Stored records
File: config.mk
export PLATFORM = sky130hd
export DESIGN_NAME = vme_system_controller_flat
export DESIGN_NICKNAME = d
export VERILOG_FILES = /design/src/rtl/vme_pkg.sv /design/src/rtl/vme_system_controller_if.sv /design/src/rtl/vme_bus_timer.sv /design/src/rtl/vme_system_controller.sv /design/src/flat_wrapper.sv
export SDC_FILE = /design/constraint.sdc
export NUM_CORES = 1
export LEC_CHECK = 0
export CAP_MARGIN = 20
export CORE_ASPECT_RATIO = 1.5
export CORE_MARGIN = 5
export CORE_UTILIZATION = 60
export CTS_BUF_LIST = sky130_fd_sc_hd__clkbuf_2 sky130_fd_sc_hd__clkbuf_4 sky130_fd_sc_hd__clkbuf_8
export DETAILED_ROUTE_END_ITERATION = 10
export PLACE_DENSITY = 0.84
export SLEW_MARGIN = 25
export SYNTH_ARGS = -nofsm -noshare
export SYNTH_HDL_FRONTEND = slang
export SYNTH_SLANG_ARGS = --single-unit
File: constraint.sdc
create_clock -name clock -period 4.3 [get_ports clock]
set_clock_uncertainty 0.1 [all_clocks]
set_input_delay 1.075 -clock clock [delete_from_list [all_inputs] [get_ports clock]]
set_output_delay 1.075 -clock clock [all_outputs]
set_load 0.02 [all_outputs]
File: src/rtl/vme_pkg.sv
// rtl/vme_pkg.sv - shared constants, arbiter states and helpers for the slot-1 VME system controller
package vme_pkg;

    localparam logic ACTIVE   = 1'b0;
    localparam logic INACTIVE = 1'b1;

    localparam int DEFAULT_GRANT_TIMEOUT = 64;
    localparam int DEFAULT_BERR_TIMEOUT  = 1024;

    typedef enum logic [1:0] {
        IDLE,
        GRANT,
        WAIT_BUSY,
        BUSY
    } arb_state_e;

    // Highest-index asserted request wins (PRI mode); later iterations override earlier ones.
    function automatic logic [1:0] highest_level(input logic [3:0] br_n);
        logic [1:0] lvl;
        lvl = 2'd0;
        for (int i = 0; i < 4; i++) begin
            if (br_n[i] == ACTIVE) begin
                lvl = 2'(i);
            end
        end
        return lvl;
    endfunction

endpackage

File: src/rtl/vme_system_controller_if.sv
// rtl/vme_system_controller_if.sv - VME arbitration and bus-timer signal bundle, all VME lines active-low
interface vme_system_controller_if;

    logic [3:0] vme_bus_request;
    logic [3:0] vme_bus_grant_out;
    logic       vme_bus_busy;
    logic       vme_as;
    logic [1:0] vme_ds;
    logic       vme_dtack;
    logic       vme_berr_in;
    logic       vme_berr_out;
    logic       grant_timeout;
    logic       berr_timeout;

    modport slave (
        input  vme_bus_request,
        input  vme_bus_busy,
        input  vme_as,
        input  vme_ds,
        input  vme_dtack,
        input  vme_berr_in,
        output vme_bus_grant_out,
        output vme_berr_out,
        output grant_timeout,
        output berr_timeout
    );

    modport master (
        output vme_bus_request,
        output vme_bus_busy,
        output vme_as,
        output vme_ds,
        output vme_dtack,
        output vme_berr_in,
        input  vme_bus_grant_out,
        input  vme_berr_out,
        input  grant_timeout,
        input  berr_timeout
    );

endinterface

File: src/rtl/vme_bus_timer.sv
// rtl/vme_bus_timer.sv - VME bus timer: drives BERR when a data transfer stays unacknowledged too long
module vme_bus_timer #(
    parameter int BERR_TIMEOUT = vme_pkg::DEFAULT_BERR_TIMEOUT
) (
    input  logic       clock,
    input  logic       reset,
    input  logic       as_i,
    input  logic [1:0] ds_i,
    input  logic       dtack_i,
    input  logic       berr_i,
    output logic       berr_o,
    output logic       berr_timeout_o
);
    import vme_pkg::*;

    localparam int              CW    = $clog2(BERR_TIMEOUT + 1);
    localparam logic [CW-1:0]   LIMIT = CW'(BERR_TIMEOUT);
    localparam logic [CW-1:0]   LAST  = CW'(BERR_TIMEOUT - 1);

    logic [4:0]    sync1_q, sync2_q;
    logic          as_s, dtack_s, berr_s;
    logic [1:0]    ds_s;
    logic          ds_idle, armed, clear;
    logic [CW-1:0] cnt_q, cnt_d;
    logic          berr_q, berr_d;
    logic          bto_q, bto_d;

    assign {as_s, ds_s, dtack_s, berr_s} = sync2_q;

    assign ds_idle = (ds_s == {INACTIVE, INACTIVE});
    assign armed   = (as_s == ACTIVE) && !ds_idle;
    assign clear   = (dtack_s == ACTIVE) || (berr_s == ACTIVE) || ds_idle;

    // The BERR drive is a separate flag so an observed BERR (our own, wired back) clears the
    // counter without dropping the drive before the master ends its cycle.
    always_comb begin
        cnt_d  = cnt_q;
        berr_d = berr_q;
        bto_d  = 1'b0;
        if (clear) begin
            cnt_d = '0;
        end else if (armed && cnt_q != LIMIT) begin
            cnt_d = cnt_q + 1'b1;
            if (cnt_q == LAST) begin
                berr_d = ACTIVE;
                bto_d  = 1'b1;
            end
        end
        if (ds_idle) begin
            berr_d = INACTIVE;
        end
    end

    always_ff @(posedge clock or posedge reset) begin
        if (reset) begin
            sync1_q <= '1;
            sync2_q <= '1;
            cnt_q   <= '0;
            berr_q  <= INACTIVE;
            bto_q   <= 1'b0;
        end else begin
            sync1_q <= {as_i, ds_i, dtack_i, berr_i};
            sync2_q <= sync1_q;
            cnt_q   <= cnt_d;
            berr_q  <= berr_d;
            bto_q   <= bto_d;
        end
    end

    assign berr_o         = berr_q;
    assign berr_timeout_o = bto_q;

endmodule

File: src/rtl/vme_system_controller.sv
// rtl/vme_system_controller.sv - slot-1 VME system controller: PRI bus arbiter plus bus timer
module vme_system_controller #(
    parameter int GRANT_TIMEOUT = vme_pkg::DEFAULT_GRANT_TIMEOUT,
    parameter int BERR_TIMEOUT  = vme_pkg::DEFAULT_BERR_TIMEOUT
) (
    input  logic                     clock,
    input  logic                     reset,
    vme_system_controller_if.slave   bus
);
    import vme_pkg::*;

    localparam int            GW         = $clog2(GRANT_TIMEOUT + 1);
    localparam logic [GW-1:0] GRANT_LAST = GW'(GRANT_TIMEOUT - 1);

    logic [3:0]    br_s1_q, br_s2_q;
    logic          bbsy_s1_q, bbsy_s2_q;
    logic          bbsy;
    arb_state_e    state_q, state_d;
    logic [1:0]    level_q, level_d;
    logic [GW-1:0] gcnt_q, gcnt_d;
    logic [3:0]    grant_q, grant_d;
    logic          gto_q, gto_d;
    logic          berr_drive, berr_pulse;

    assign bbsy = (bbsy_s2_q == ACTIVE);

    // Priority inside WAIT_BUSY: BBSY, then request withdrawal, then expiry.
    always_comb begin
        state_d = state_q;
        level_d = level_q;
        gcnt_d  = gcnt_q;
        grant_d = {4{INACTIVE}};
        gto_d   = 1'b0;
        case (state_q)
            IDLE: begin
                if (bbsy) begin
                    state_d = BUSY;
                end else if (br_s2_q != {4{INACTIVE}}) begin
                    level_d = highest_level(br_s2_q);
                    state_d = GRANT;
                end
            end
            GRANT: begin
                grant_d[level_q] = ACTIVE;
                gcnt_d           = '0;
                state_d          = WAIT_BUSY;
            end
            WAIT_BUSY: begin
                if (bbsy) begin
                    state_d = BUSY;
                end else if (br_s2_q[level_q] == INACTIVE) begin
                    state_d = IDLE;
                end else if (gcnt_q == GRANT_LAST) begin
                    state_d = IDLE;
                    gto_d   = 1'b1;
                end else begin
                    gcnt_d           = gcnt_q + 1'b1;
                    grant_d[level_q] = ACTIVE;
                end
            end
            BUSY: begin
                if (!bbsy) begin
                    state_d = IDLE;
                end
            end
            default: state_d = IDLE;
        endcase
    end

    always_ff @(posedge clock or posedge reset) begin
        if (reset) begin
            br_s1_q   <= {4{INACTIVE}};
            br_s2_q   <= {4{INACTIVE}};
            bbsy_s1_q <= INACTIVE;
            bbsy_s2_q <= INACTIVE;
            state_q   <= IDLE;
            level_q   <= 2'd0;
            gcnt_q    <= '0;
            grant_q   <= {4{INACTIVE}};
            gto_q     <= 1'b0;
        end else begin
            br_s1_q   <= bus.vme_bus_request;
            br_s2_q   <= br_s1_q;
            bbsy_s1_q <= bus.vme_bus_busy;
            bbsy_s2_q <= bbsy_s1_q;
            state_q   <= state_d;
            level_q   <= level_d;
            gcnt_q    <= gcnt_d;
            grant_q   <= grant_d;
            gto_q     <= gto_d;
        end
    end

    vme_bus_timer #(
        .BERR_TIMEOUT (BERR_TIMEOUT)
    ) u_bus_timer (
        .clock          (clock),
        .reset          (reset),
        .as_i           (bus.vme_as),
        .ds_i           (bus.vme_ds),
        .dtack_i        (bus.vme_dtack),
        .berr_i         (bus.vme_berr_in),
        .berr_o         (berr_drive),
        .berr_timeout_o (berr_pulse)
    );

    assign bus.vme_bus_grant_out = grant_q;
    assign bus.grant_timeout     = gto_q;
    assign bus.vme_berr_out      = berr_drive;
    assign bus.berr_timeout      = berr_pulse;

endmodule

- [WHAT YOU WILL DO]: What you give back must be the stretch above, starting at the line with "export VERILOG_FILES = /design/src/rtl/vme_pkg.sv" and ending at the line with "export LEC_CHECK = 0", copied exactly.

- [WRITTEN RESPONSE]:
export VERILOG_FILES = /design/src/rtl/vme_pkg.sv /design/src/rtl/vme_system_controller_if.sv /design/src/rtl/vme_bus_timer.sv /design/src/rtl/vme_system_controller.sv /design/src/flat_wrapper.sv
export SDC_FILE = /design/constraint.sdc
export NUM_CORES = 1
export LEC_CHECK = 0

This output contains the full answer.